Alkali-modified iron catalysts often undergo phase transitions during CO2 hydrogenation, leading to mixed products and lower reactivity. Further elucidating their active sites, concurrently suppressing by-products, and maintaining stability remain significant challenges. This work initially explores the reactivity of pure Fe5C2 and Fe3O4 nano-catalysts, followed by the regeneration of deactivated catalysts by syngas-induced carburization to evaluate the phase-dependent catalytic behavior. Subsequently, Na2CO3 dopant was added via solid-phase mixing or wet impregnation to modify the single-phase iron catalysts. The resulting active sites responsible for olefin formation were further investigated, and changes in CO selectivity were explored. The results confirm a particle size-dependent dynamic phase transition between the active Fe5C2 phase and the inactive Fe3O4 phase. This transition leads to an initial decline in catalytic activity, followed by stabilization toward a pseudo-steady state. The physical mixing of Fe5C2 and Na2CO3 significantly enhances selectivity for light olefins among hydrocarbons. However, the Na2CO3 additive also further promotes the oxidation of Fe5C2 to Fe3O4, enhancing watergas shift activity. Additionally, Na2CO3 suppresses surface hydrogen dissociation, thereby preventing further CO conversion into olefins and long-chain products via the Fischer-Tropsch synthesis (FTS) reaction. Together, these effects result in higher CO selectivity during CO₂ hydrogenation over the Na2CO3-modified Fe5C2 catalyst.
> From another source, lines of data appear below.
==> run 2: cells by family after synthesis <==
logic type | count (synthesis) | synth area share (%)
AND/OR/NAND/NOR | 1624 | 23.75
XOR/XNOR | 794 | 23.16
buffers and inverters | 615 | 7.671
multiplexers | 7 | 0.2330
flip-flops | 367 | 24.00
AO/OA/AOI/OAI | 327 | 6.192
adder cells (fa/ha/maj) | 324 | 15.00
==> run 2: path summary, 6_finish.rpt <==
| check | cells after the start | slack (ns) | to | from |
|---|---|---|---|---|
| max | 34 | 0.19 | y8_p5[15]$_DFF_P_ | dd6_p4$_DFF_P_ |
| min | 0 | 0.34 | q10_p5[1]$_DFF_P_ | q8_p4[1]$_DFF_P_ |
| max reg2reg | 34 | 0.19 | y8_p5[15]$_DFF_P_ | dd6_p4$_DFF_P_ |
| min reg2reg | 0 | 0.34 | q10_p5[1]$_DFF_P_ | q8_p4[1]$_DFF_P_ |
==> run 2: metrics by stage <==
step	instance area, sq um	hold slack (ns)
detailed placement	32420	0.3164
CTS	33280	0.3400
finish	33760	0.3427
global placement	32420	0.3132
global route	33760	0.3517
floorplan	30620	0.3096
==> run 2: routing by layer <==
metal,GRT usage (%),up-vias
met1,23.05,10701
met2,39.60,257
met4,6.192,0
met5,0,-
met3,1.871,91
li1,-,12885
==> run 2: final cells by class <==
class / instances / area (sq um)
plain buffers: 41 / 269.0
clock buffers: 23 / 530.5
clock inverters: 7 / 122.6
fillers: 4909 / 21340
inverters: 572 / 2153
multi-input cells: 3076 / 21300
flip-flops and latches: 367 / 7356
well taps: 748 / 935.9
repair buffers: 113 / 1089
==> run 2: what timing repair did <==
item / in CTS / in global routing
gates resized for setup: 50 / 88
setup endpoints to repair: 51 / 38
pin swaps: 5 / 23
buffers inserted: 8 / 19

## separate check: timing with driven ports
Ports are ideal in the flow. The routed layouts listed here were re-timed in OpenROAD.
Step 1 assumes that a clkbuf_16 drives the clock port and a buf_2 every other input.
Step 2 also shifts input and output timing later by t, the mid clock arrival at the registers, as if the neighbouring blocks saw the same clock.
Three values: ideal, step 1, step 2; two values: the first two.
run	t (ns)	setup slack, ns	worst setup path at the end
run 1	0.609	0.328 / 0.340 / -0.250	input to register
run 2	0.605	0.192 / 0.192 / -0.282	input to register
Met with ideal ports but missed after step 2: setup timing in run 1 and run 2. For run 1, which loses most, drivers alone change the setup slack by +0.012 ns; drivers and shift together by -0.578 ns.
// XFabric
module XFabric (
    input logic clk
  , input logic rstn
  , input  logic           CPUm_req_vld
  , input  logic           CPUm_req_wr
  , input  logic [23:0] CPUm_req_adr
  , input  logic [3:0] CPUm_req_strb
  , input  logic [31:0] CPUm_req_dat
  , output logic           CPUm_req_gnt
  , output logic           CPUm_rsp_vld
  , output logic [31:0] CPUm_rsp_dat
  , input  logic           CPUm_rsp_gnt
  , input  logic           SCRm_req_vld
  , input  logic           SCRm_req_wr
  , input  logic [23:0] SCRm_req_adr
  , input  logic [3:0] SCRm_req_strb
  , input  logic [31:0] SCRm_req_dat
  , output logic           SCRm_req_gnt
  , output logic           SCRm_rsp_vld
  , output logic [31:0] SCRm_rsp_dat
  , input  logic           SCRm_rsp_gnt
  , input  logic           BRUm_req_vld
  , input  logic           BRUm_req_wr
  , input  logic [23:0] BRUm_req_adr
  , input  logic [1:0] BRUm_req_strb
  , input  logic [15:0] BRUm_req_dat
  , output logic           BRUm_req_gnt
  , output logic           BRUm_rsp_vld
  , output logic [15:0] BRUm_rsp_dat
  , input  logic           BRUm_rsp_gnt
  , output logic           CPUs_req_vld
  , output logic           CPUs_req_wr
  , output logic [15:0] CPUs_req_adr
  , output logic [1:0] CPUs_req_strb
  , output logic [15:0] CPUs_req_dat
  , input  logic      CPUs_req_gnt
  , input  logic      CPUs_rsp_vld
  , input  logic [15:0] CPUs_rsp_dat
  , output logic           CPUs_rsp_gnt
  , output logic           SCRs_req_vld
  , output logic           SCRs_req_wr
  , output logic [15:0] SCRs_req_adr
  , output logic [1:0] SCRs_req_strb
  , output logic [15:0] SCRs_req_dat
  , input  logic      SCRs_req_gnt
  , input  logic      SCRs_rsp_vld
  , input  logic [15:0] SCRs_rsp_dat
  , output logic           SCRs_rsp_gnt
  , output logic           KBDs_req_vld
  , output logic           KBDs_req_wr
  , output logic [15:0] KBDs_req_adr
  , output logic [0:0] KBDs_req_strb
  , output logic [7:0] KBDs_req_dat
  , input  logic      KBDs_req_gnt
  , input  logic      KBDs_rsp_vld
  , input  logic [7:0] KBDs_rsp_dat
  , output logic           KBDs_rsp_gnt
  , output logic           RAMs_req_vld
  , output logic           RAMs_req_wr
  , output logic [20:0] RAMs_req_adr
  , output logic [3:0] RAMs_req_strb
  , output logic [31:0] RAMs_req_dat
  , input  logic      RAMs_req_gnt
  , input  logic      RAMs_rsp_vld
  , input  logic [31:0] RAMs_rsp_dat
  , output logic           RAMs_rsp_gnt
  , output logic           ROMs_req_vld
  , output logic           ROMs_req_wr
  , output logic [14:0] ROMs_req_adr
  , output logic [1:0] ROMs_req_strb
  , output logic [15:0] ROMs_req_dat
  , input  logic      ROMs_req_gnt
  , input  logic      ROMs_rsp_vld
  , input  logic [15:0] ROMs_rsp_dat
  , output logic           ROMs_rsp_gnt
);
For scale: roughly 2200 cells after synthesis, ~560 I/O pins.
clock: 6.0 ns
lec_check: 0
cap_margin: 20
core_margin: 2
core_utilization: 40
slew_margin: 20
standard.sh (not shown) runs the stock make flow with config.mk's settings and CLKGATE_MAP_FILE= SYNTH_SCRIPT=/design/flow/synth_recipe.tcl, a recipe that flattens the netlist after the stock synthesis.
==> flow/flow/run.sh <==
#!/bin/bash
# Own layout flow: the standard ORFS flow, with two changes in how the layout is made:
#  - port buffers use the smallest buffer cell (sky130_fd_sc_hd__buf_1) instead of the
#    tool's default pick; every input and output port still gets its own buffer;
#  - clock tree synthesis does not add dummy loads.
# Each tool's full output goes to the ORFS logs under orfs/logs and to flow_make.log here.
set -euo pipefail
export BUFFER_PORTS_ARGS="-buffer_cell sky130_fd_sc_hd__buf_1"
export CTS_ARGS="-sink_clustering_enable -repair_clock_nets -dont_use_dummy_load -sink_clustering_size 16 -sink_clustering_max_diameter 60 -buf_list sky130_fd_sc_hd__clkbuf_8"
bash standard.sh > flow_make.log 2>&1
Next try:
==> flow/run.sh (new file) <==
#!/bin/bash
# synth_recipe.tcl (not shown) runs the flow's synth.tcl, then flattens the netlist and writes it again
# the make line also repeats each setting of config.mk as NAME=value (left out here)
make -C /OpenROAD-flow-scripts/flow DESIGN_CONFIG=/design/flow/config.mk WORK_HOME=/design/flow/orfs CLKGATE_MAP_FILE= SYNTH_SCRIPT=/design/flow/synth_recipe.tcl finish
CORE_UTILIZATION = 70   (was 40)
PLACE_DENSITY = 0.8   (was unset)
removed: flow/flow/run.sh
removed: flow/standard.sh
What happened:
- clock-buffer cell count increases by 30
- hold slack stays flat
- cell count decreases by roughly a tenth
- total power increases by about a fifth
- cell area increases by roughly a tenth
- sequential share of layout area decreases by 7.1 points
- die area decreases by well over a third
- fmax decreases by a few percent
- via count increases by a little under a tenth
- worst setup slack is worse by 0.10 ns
Source: an optimization exercise on an open RTL-to-GDS flow (aim: small area, a short achievable clock period and few clock cycles). Production flows keep margins and buffers that such runs may drop.
Function was checked by simulation only, so behaviour that the tests miss may differ from the original.

==> design.v <==
module adder_fp(
	input logic clk, rst, start, op,
	input logic [31:0] A, B,
	output logic ready, busy,
	output logic [31:0] Y	
);
	logic [3:0] state;  
	parameter idle = 4'd0, active = 4'd1, checkNaN = 4'd2, checkInfinity = 4'd3, oneInfinity = 4'd4, 
		exponentCheck = 4'd5, operation = 4'd6, addition = 4'd7, subtraction = 4'd8, leadingZero = 4'd9, 
		chooseSign = 4'd10, Asign = 4'd11, notAsign = 4'd12, finished = 4'd13;
	logic A_sign, B_sign;
	logic [23:0] A_mantissa, B_mantissa, final_mantissa;
	logic [7:0] A_exponent, B_exponent, final_exponent;
	logic [24:0] output_mantissa;
	always_ff @(posedge clk) begin
		if (rst) begin
			state <= idle;
			ready <= 0;
			busy <= 0;
		end
		else case(state)
			idle: begin
				if (start) begin
					state <= active;
					ready <= 0;
					A_sign <= A[31];
					A_exponent <= A[30:23];
					A_mantissa <= {1'b1, A[22:0]};
					B_sign <= B[31];
					B_exponent <= B[30:23];
					B_mantissa <= {1'b1, B[22:0]};
				end
				else begin
					ready <= 0;
					busy <= 0;
					state <= state;
				end
			end
			active: begin
				busy <= 1;
				state <= checkNaN;
			end
			checkNaN: begin
				if(((A_exponent == 8'b11111111) && (A_mantissa[22:0] > 0)) || ((B_exponent == 8'b11111111) && (B_mantissa[22:0] > 0))) begin
					Y <= {1'b0,8'b11111111,22'b0,1'b1};
					state <= finished;
				end
				else begin
					state <= checkInfinity;
				end
			end
			checkInfinity: begin
				if ((A_exponent == 8'b11111111 && A_mantissa[22:0] == 0) && (B_exponent == 8'b11111111 && B_mantissa[22:0] == 0)) begin
					if (A_sign == B_sign) begin
						Y <= {A_sign, A_exponent, A_mantissa[22:0]};
						state <= finished;
					end
					else begin
						Y <= {1'b0,8'b11111111,22'b0,1'b1};
						state <= finished;
					end
				end
				else begin
					state <= oneInfinity;
				end
			end
			oneInfinity: begin
				if (A_exponent == 8'b11111111 && A_mantissa[22:0] == 0) begin
					Y <= {A_sign, A_exponent, A_mantissa[22:0]};
					state <= finished;
				end
				else if (B_exponent == 8'b11111111 && B_mantissa[22:0] == 0) begin
					Y <= {B_sign, B_exponent, B_mantissa[22:0]};
					state <= finished;
				end
				else begin
					state <= exponentCheck;
				end
			end
			exponentCheck: begin
				if (A_exponent < B_exponent) begin
					A_mantissa <= A_mantissa >> (B_exponent - A_exponent);
					final_exponent <= B_exponent;
				end
				else begin 
					B_mantissa <= B_mantissa >> (A_exponent - B_exponent);
					final_exponent <= A_exponent;
				end
				state <= operation;
			end
			operation: begin
					if ((!op && !A_sign && !B_sign) || (!op && A_sign && B_sign) || (op && !A_sign && B_sign) || (op && A_sign && !B_sign)) begin
						output_mantissa <= A_mantissa + B_mantissa;
						state <= addition;
					end
					else begin
						state <= subtraction;
					end
			end
			addition: begin
				if (output_mantissa[24] == 1) begin
					final_exponent <= final_exponent + 1;
					if (output_mantissa[0] == 1) begin
						final_mantissa <= output_mantissa[24:1] + 1;
					end
					else begin
						final_mantissa <= output_mantissa[24:1];
					end
					if (final_exponent == 255) begin
						final_mantissa <= 0;
					end
				end
				else begin
					final_mantissa <= output_mantissa[23:0];
				end
				state <= Asign;
			end
			subtraction: begin
				if (A_mantissa < B_mantissa) begin 
					output_mantissa <= B_mantissa - A_mantissa;
					state <= leadingZero;
				end
				else if (B_mantissa < A_mantissa) begin
					output_mantissa <= A_mantissa - B_mantissa;
					state <= leadingZero;
				end
				else begin
						Y <= 0;
						state <= finished;
				end
			end
			leadingZero: begin
				if (output_mantissa[23] != 0) begin
					state <= chooseSign;
				end
				else begin
					output_mantissa <= output_mantissa << 1;
					final_exponent <= final_exponent - 1;
					state <= leadingZero;
				end
			end
			chooseSign: begin
				if (A_mantissa < B_mantissa) begin
					state <= notAsign;
				end
				else begin
					state <= Asign;
				end
				final_mantissa <= output_mantissa[23:0];
			end
			Asign: begin
				Y <= {A_sign, final_exponent, final_mantissa[22:0]};
				state <= finished;
			end
			notAsign: begin
				Y <= {!A_sign, final_exponent, final_mantissa[22:0]};
				state <= finished;
			end
			finished: begin
				ready <= 1;
				state <= idle; 
			end
		endcase
	end
endmodule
Operating at a low gas space velocity (GHSV) drastically reduces CO selectivity by promoting the CO-based FTS reactions; however, the associated high CO2 conversion and elevated water partial pressure also promote and accelerate the oxidation of Fe5C2 to Fe3O4. These findings highlight that olefin formation originates at the iron carbide-alkali interface and that catalyst stability is governed by a complex interplay of phase transitions, alkali metal promoter effects, and reaction conditions. Moreover, the observed oxidation acceleration at low GHSV may aid in the rapid screening of stable iron-based catalysts in future studies.